Each line of the records below that holds "prio" should be returned.

Records excerpted from a collection:
*** Block opens ***

==> config.mk <==
export PLATFORM = sky130hd
export DESIGN_NAME = xnor_cmp_arbiter
export DESIGN_NICKNAME = d
export VERILOG_FILES = /design/src/rtl/xnor_cmp_arbiter.sv
export SDC_FILE = /design/constraint.sdc
export NUM_CORES = 1
export LEC_CHECK = 0
export ABC_AREA = 1
export CORE_MARGIN = 4
export CORE_UTILIZATION = 51
export DETAILED_ROUTE_END_ITERATION = 8
export PLACE_DENSITY = 0.84
export SETUP_SLACK_MARGIN = 0.3
export SLEW_MARGIN = 20
export SYNTH_ARGS = -nofsm -noshare
export SYNTH_HDL_FRONTEND = slang
export SYNTH_SLANG_ARGS = --single-unit
==> constraint.sdc <==
create_clock -name clk -period 3.6 [get_ports clk]
set_clock_uncertainty 0.2 [all_clocks]
set_input_delay 0.36 -clock clk [delete_from_list [all_inputs] [get_ports clk]]
set_output_delay 0.36 -clock clk [all_outputs]
set_load 0.01 [all_outputs]
==> src/rtl/xnor_cmp_arbiter.sv <==
// xnor_cmp_arbiter: round-robin shared bit-serial XNOR word comparator
module xnor_cmp_arbiter #(
  parameter int W = 8
) (
  input  logic         clk,
  input  logic         reset,
  input  logic         req0,
  input  logic [W-1:0] a0,
  input  logic [W-1:0] b0,
  input  logic         req1,
  input  logic [W-1:0] a1,
  input  logic [W-1:0] b1,
  output logic         gnt0,
  output logic         gnt1,
  output logic         busy,
  output logic         cmp_bit,
  output logic         done,
  output logic         eq,
  output logic         owner
);
  localparam int CW = (W > 1) ? $clog2(W) : 1;
  localparam logic [CW-1:0] LAST = CW'(W - 1);
  typedef enum logic [1:0] {IDLE, SHIFT, DONE} state_t;
  state_t state;
  logic [W-1:0] sa, sb;
  logic [CW-1:0] cnt;
  logic eq_acc, prio, sel, x;
  assign x = ~(sa[0] ^ sb[0]);
  assign busy = state != IDLE;
  assign cmp_bit = (state == SHIFT) & x;
  assign sel = (req0 & req1) ? prio : req1;
  // arbitrate in IDLE, shift one bit per cycle in SHIFT, publish result in DONE
  always_ff @(posedge clk or posedge reset) begin
    if (reset) begin
      state  <= IDLE;
      sa     <= '0;
      sb     <= '0;
      cnt    <= '0;
      eq_acc <= 1'b1;
      prio   <= 1'b0;
      gnt0   <= 1'b0;
      gnt1   <= 1'b0;
      done   <= 1'b0;
      eq     <= 1'b0;
      owner  <= 1'b0;
    end else begin
      unique case (state)
        IDLE: if (req0 | req1) begin
          sa     <= sel ? a1 : a0;
          sb     <= sel ? b1 : b0;
          gnt0   <= ~sel;
          gnt1   <= sel;
          cnt    <= '0;
          eq_acc <= 1'b1;
          prio   <= ~sel;
          state  <= SHIFT;
        end
        SHIFT: begin
          eq_acc <= eq_acc & x;
          sa     <= sa >> 1;
          sb     <= sb >> 1;
          cnt    <= (cnt == LAST) ? cnt : cnt + 1'b1;
          if (cnt == LAST) begin
            state <= DONE;
            done  <= 1'b1;
            eq    <= eq_acc & x;
            owner <= gnt1;
          end
        end
        default: begin
          done  <= 1'b0;
          gnt0  <= 1'b0;
          gnt1  <= 1'b0;
          state <= IDLE;
        end
      endcase
    end
  end
endmodule
`config.mk`:
```
export PLATFORM = sky130hd
export DESIGN_NAME = tick_gen
export DESIGN_NICKNAME = d
export VERILOG_FILES = /design/src/rtl/tl_timing_pkg.sv /design/src/rtl/tick_chan.sv /design/src/rtl/tick_gen.sv
export SDC_FILE = /design/constraint.sdc
export NUM_CORES = 1
export LEC_CHECK = 0
export BUFFER_PORTS_ARGS = -buffer_cell sky130_fd_sc_hd__buf_4
export CORE_MARGIN = 3
export CORE_UTILIZATION = 35
export DETAILED_ROUTE_END_ITERATION = 10
export GPL_TIMING_DRIVEN = 0
export PLACE_DENSITY = 0.54
export SLEW_MARGIN = 20
export SYNTH_ARGS = -nofsm -noshare
export SYNTH_HDL_FRONTEND = slang
export SYNTH_SLANG_ARGS = --single-unit
```
`constraint.sdc`:
```
create_clock -name clk -period 4.6 [get_ports clk]
set_clock_uncertainty 0.1 [all_clocks]
set_input_delay 0.92 -clock clk [delete_from_list [all_inputs] [get_ports clk]]
set_output_delay 0.92 -clock clk [all_outputs]
set_load 0.02 [all_outputs]
```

*** Block closes ***

*Output for this task*:
  logic eq_acc, prio, sel, x;
  assign sel = (req0 & req1) ? prio : req1;
      prio   <= 1'b0;
          prio   <= ~sel;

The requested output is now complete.